Finished reading The AWK Programming Language

Finished reading: The AWK Programming Language by Alfred V. Aho, Brian W. Kernighan & Peter J. Weinberger. Took me around two months and two weeks.

This was really helpful to read even the first chapter of. It’s very powerful but really well explained and easy to grasp; finally all those somewhat magic one liners I’d been using make sense!

Chapter 1: An AWK Tutorial

AWK programs loop over every line in the input and apply the program to each line. They are linewise. They only have two data types: strings and numbers.

Each AWK program is in the form of pattern { action }. The pattern is a way to filter lines processed. The action is what the program actually does.

If pattern is blank, it will match all lines.

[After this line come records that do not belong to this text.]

[src/rtl/spi_seq_pkg.sv]
// -----------------------------------------------------------------------------
// spi_seq_pkg
// Shared types and constants for the SPI command sequencer.
//   opcode_e : 4-bit command opcodes (values 6..15 are illegal)
//   state_e  : sequencer FSM states
//   err_e    : 2-bit run status reported on err_o
//   CMD_W, OPC_MSB/OPC_LSB, ARG_MSB/ARG_LSB : command word layout
//   max_int  : constant-expression helper used to size the shared timer
// -----------------------------------------------------------------------------
package spi_seq_pkg;

  localparam int CMD_W   = 12;
  localparam int OPC_MSB = 11;
  localparam int OPC_LSB = 8;
  localparam int ARG_MSB = 7;
  localparam int ARG_LSB = 0;

  typedef enum logic [3:0] {
    OP_END        = 4'd0,
    OP_CS_ASSERT  = 4'd1,
    OP_CS_RELEASE = 4'd2,
    OP_XFER       = 4'd3,
    OP_XFER_NORX  = 4'd4,
    OP_WAIT       = 4'd5
  } opcode_e;

  typedef enum logic [2:0] {
    ST_IDLE      = 3'd0,
    ST_FETCH     = 3'd1,
    ST_DECODE    = 3'd2,
    ST_XFER_WAIT = 3'd3,
    ST_DELAY     = 3'd4,
    ST_FINISH    = 3'd5
  } state_e;

  typedef enum logic [1:0] {
    ERR_OK      = 2'd0,
    ERR_ILLEGAL = 2'd1,
    ERR_OVERRUN = 2'd2,
    ERR_ABORT   = 2'd3
  } err_e;

  function automatic int max_int(input int a, input int b);
    return (a > b) ? a : b;
  endfunction

endpackage

[src/rtl/spi_seq_timer.sv]
// -----------------------------------------------------------------------------
// spi_seq_timer
// Loadable down-counter with zero flag. Shared by the WAIT delay and the
// optional transfer timeout; the sequencer never needs both at once.
// Ports:
//   clk_i     system clock
//   nrst_i    asynchronous active-low reset (count clears to 0)
//   load      load load_val this cycle (has priority over en)
//   load_val  value to load
//   en        decrement while nonzero
//   zero      count is 0
// -----------------------------------------------------------------------------
module spi_seq_timer #(
  parameter int W = 16
) (
  input  logic         clk_i,
  input  logic         nrst_i,
  input  logic         load,
  input  logic [W-1:0] load_val,
  input  logic         en,
  output logic         zero
);

  logic [W-1:0] count_reg;

  always_ff @(posedge clk_i or negedge nrst_i) begin
    if (!nrst_i) begin
      count_reg <= '0;
    end else if (load) begin
      count_reg <= load_val;
    end else if (en && (count_reg != '0)) begin
      count_reg <= count_reg - W'(1);
    end
  end

  assign zero = (count_reg == '0);

endmodule

[src/rtl/spi_seq_ctrl.sv]
// -----------------------------------------------------------------------------
// spi_seq_ctrl
// Command sequencer for the SPI byte engine. On start_i it walks a command RAM
// from address 0, driving chip select, byte transfers and programmed waits, and
// streams received bytes out. Ends on END, illegal opcode, overrun (last RAM
// word executed without END), abort_i, or (optionally) transfer timeout.
// Ports:
//   clk_i, nrst_i            clock, asynchronous active-low reset
//   start_i, abort_i         run program from address 0 / stop immediately
//   busy_o, done_o, err_o    running, end-of-run pulse, last-run status
//   cmd_addr_o, cmd_data_i   command RAM address / data (1-cycle read latency)
//   eng_cs_o, eng_start_o,
//   eng_tx_o, eng_done_i,
//   eng_rx_i                 SPI byte engine handshake
//   rx_valid_o, rx_data_o    received byte stream
// Configuration macro:
//   SPI_SEQ_TIMEOUT_EN  when defined, a transfer with no eng_done_i for
//                       TIMEOUT_CYCLES cycles ends the run with status 3.
// -----------------------------------------------------------------------------
module spi_seq_ctrl
  import spi_seq_pkg::*;
#(
  parameter int CMD_DEPTH      = 16,
  parameter int WAIT_UNIT      = 100,
  parameter int TIMEOUT_CYCLES = 4096,
  localparam int AW            = $clog2(CMD_DEPTH)
) (
  input  logic             clk_i,
  input  logic             nrst_i,
  input  logic             start_i,
  input  logic             abort_i,
  output logic             busy_o,
  output logic             done_o,
  output logic [1:0]       err_o,
  output logic [AW-1:0]    cmd_addr_o,
  input  logic [CMD_W-1:0] cmd_data_i,
  output logic             eng_cs_o,
  output logic             eng_start_o,
  output logic [7:0]       eng_tx_o,
  input  logic             eng_done_i,
  input  logic [7:0]       eng_rx_i,
  output logic             rx_valid_o,
  output logic [7:0]       rx_data_o
);

  // Timer must hold the longest WAIT (255 units) and the transfer timeout.
  localparam int TMR_MAX = max_int(255 * WAIT_UNIT, TIMEOUT_CYCLES);
  localparam int TW      = $clog2(TMR_MAX + 1);

  state_e        state_reg, state_next;
  logic [AW-1:0] pc_reg, pc_next;
  err_e          err_reg, err_next;
  logic          cs_reg, cs_next;
  logic [7:0]    tx_reg, tx_next;
  logic          start_reg, start_next;
  logic          rx_en_reg, rx_en_next;
  logic          rx_valid_reg, rx_valid_next;
  logic [7:0]    rx_data_reg, rx_data_next;

  logic          tmr_load;
  logic [TW-1:0] tmr_val;
  logic          tmr_en;
  logic          tmr_zero;

  opcode_e       opc;
  logic [7:0]    arg;
  logic          last_cmd;
  logic          cmd_complete;
  logic [TW-1:0] wait_load;

  assign opc      = opcode_e'(cmd_data_i[OPC_MSB:OPC_LSB]);
  assign arg      = cmd_data_i[ARG_MSB:ARG_LSB];
  assign last_cmd = (pc_reg == AW'(CMD_DEPTH - 1));
  // Loaded with N-1 so the DELAY state lasts exactly arg*WAIT_UNIT cycles.
  assign wait_load = (TW'(arg) * TW'(WAIT_UNIT)) - TW'(1);

  spi_seq_timer #(
    .W (TW)
  ) u_timer (
    .clk_i    (clk_i),
    .nrst_i   (nrst_i),
    .load     (tmr_load),
    .load_val (tmr_val),
    .en       (tmr_en),
    .zero     (tmr_zero)
  );

  assign tmr_en = (state_reg == ST_DELAY) || (state_reg == ST_XFER_WAIT);

  always_ff @(posedge clk_i or negedge nrst_i) begin
    if (!nrst_i) begin
      state_reg    <= ST_IDLE;
      pc_reg       <= '0;
      err_reg      <= ERR_OK;
      cs_reg       <= 1'b0;
      tx_reg       <= '0;
      start_reg    <= 1'b0;
      rx_en_reg    <= 1'b0;
      rx_valid_reg <= 1'b0;
      rx_data_reg  <= '0;
    end else begin
      state_reg    <= state_next;
      pc_reg       <= pc_next;
      err_reg      <= err_next;
      cs_reg       <= cs_next;
      tx_reg       <= tx_next;
      start_reg    <= start_next;
      rx_en_reg    <= rx_en_next;
      rx_valid_reg <= rx_valid_next;
      rx_data_reg  <= rx_data_next;
    end
  end

  always_comb begin
    state_next    = state_reg;
    pc_next       = pc_reg;
    err_next      = err_reg;
    cs_next       = cs_reg;
    tx_next       = tx_reg;
    start_next    = 1'b0;
    rx_en_next    = rx_en_reg;
    rx_valid_next = 1'b0;
    rx_data_next  = rx_data_reg;
    tmr_load      = 1'b0;
    tmr_val       = '0;
    cmd_complete  = 1'b0;

    case (state_reg)
      ST_IDLE: begin
        if (start_i) begin
          state_next = ST_FETCH;
          pc_next    = '0;
          err_next   = ERR_OK;
        end
      end
      ST_FETCH: begin
        state_next = ST_DECODE;
      end
      ST_DECODE: begin
        case (opc)
          OP_END: state_next = ST_FINISH;
          OP_CS_ASSERT: begin
            cs_next      = 1'b1;
            cmd_complete = 1'b1;
          end
          OP_CS_RELEASE: begin
            cs_next      = 1'b0;
            cmd_complete = 1'b1;
          end
          OP_XFER, OP_XFER_NORX: begin
            tx_next    = arg;
            start_next = 1'b1;
            rx_en_next = (opc == OP_XFER);
            state_next = ST_XFER_WAIT;
`ifdef SPI_SEQ_TIMEOUT_EN
            tmr_load   = 1'b1;
            tmr_val    = TW'(TIMEOUT_CYCLES - 1);
`endif
          end
          OP_WAIT: begin
            if (arg == 8'd0) begin
              cmd_complete = 1'b1;
            end else begin
              tmr_load   = 1'b1;
              tmr_val    = wait_load;
              state_next = ST_DELAY;
            end
          end
          default: begin
            err_next   = ERR_ILLEGAL;
            state_next = ST_FINISH;
          end
        endcase
      end
      ST_XFER_WAIT: begin
        if (eng_done_i) begin
          rx_valid_next = rx_en_reg;
          if (rx_en_reg) begin
            rx_data_next = eng_rx_i;
          end
          cmd_complete = 1'b1;
`ifdef SPI_SEQ_TIMEOUT_EN
        end else if (tmr_zero) begin
          err_next   = ERR_ABORT;
          state_next = ST_FINISH;
`endif
        end
      end
      ST_DELAY: begin
        if (tmr_zero) begin
          cmd_complete = 1'b1;
        end
      end
      ST_FINISH: begin
        cs_next    = 1'b0;
        state_next = ST_IDLE;
      end
      default: begin
        state_next = ST_IDLE;
      end
    endcase

    // pc never wraps: finishing the last RAM word without END is an overrun.
    if (cmd_complete) begin
      if (last_cmd) begin
        err_next   = ERR_OVERRUN;
        state_next = ST_FINISH;
      end else begin
        pc_next    = pc_reg + AW'(1);
        state_next = ST_FETCH;
      end
    end

    // Abort overrides everything in an active run. FINISH is excluded: the run
    // is already ending there and a second done_o pulse must not be produced.
    if (abort_i && (state_reg != ST_IDLE) && (state_reg != ST_FINISH)) begin
      err_next      = ERR_ABORT;
      start_next    = 1'b0;
      rx_valid_next = 1'b0;
      rx_data_next  = rx_data_reg;
      pc_next       = pc_reg;
      tmr_load      = 1'b0;
      state_next    = ST_FINISH;
    end
  end

  assign busy_o      = (state_reg != ST_IDLE);
  assign done_o      = (state_reg == ST_FINISH);
  assign err_o       = err_reg;
  assign cmd_addr_o  = pc_reg;
  assign eng_cs_o    = cs_reg;
  assign eng_start_o = start_reg;
  assign eng_tx_o    = tx_reg;
  assign rx_valid_o  = rx_valid_reg;
  assign rx_data_o   = rx_data_reg;

endmodule
### config.mk
export PLATFORM = sky130hd
export DESIGN_NAME = dmem_port_arbiter
export DESIGN_NICKNAME = d
export VERILOG_FILES = /design/src/rtl/dmem_port_arbiter.sv
export SDC_FILE = /design/constraint.sdc
export NUM_CORES = 1
export LEC_CHECK = 0
export ABC_AREA = 1
export CELL_PAD_IN_SITES_DETAIL_PLACEMENT = 1
export CELL_PAD_IN_SITES_GLOBAL_PLACEMENT = 1
export CORE_MARGIN = 1
export CORE_UTILIZATION = 13
export DETAILED_ROUTE_END_ITERATION = 8
export PLACE_DENSITY_LB_ADDON = 0.1
export REMOVE_ABC_BUFFERS = 1
export SETUP_SLACK_MARGIN = 0.15
export SLEW_MARGIN = 20
export SYNTH_ARGS = -nofsm -noshare
export SYNTH_HDL_FRONTEND = slang
export SYNTH_SLANG_ARGS = --single-unit
export TNS_END_PERCENT = 50
### constraint.sdc
create_clock -name clk -period 1.7 [get_ports clk]
set_input_delay 0.34 -clock clk [delete_from_list [all_inputs] [get_ports clk]]
set_output_delay 0.34 -clock clk [all_outputs]
set_load 0.05 [all_outputs]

Example pattern: $3 > 0 matches if the third field is greater than 0. Can also be a regular expression, by wrapping in /.

Fields by default are spaces. To change, use -F.

AWK exposes default variables.

  1. $0 equals the entire line.
  2. $1...$9 are fields one through 9.
  3. NR is the line number.
  4. NF is the number of fields in the line.

You can apply math between fields via the standard operators (+-*/%).

The proper shebang for an AWK file is /usr/bin/awk -f.

print function prints fields or literals. Separate values via commas.

printf function works similar to C version.

BEGIN and END are special constructs that allow you to put content or processing at the top or bottom of the program results.

You can have any number of pattern { action } constructs, separated by new lines.

You can also define/redefine variables on the fly, simply by assigning to them. No initialization needed. Data type is automatically inferred. Here is an example program to count the number of LPs listed on this site from the records CSV:

$4 == "LP" { lps = lps + 1 }
END { print lps }

AWK provides built-in functions, including length(), which counts the number of characters in the string passed in.

Each program in this chapter has been a sequence of pattern-action statements. Awk tests every input line against the patterns, and when a pattern matches, performs the corresponding action. Patterns can involve numeric and string comparisons, and actions can include computation and formatted printing. Besides reading through your input files automatically, awk splits each input line into fields. It also provides a number of built-in variables and functions, and lets you define your own as well. With this combination of features, quite a few useful computations can be expressed by short programs - many of the details that would be needed in another language are handled implicitly in an awk program.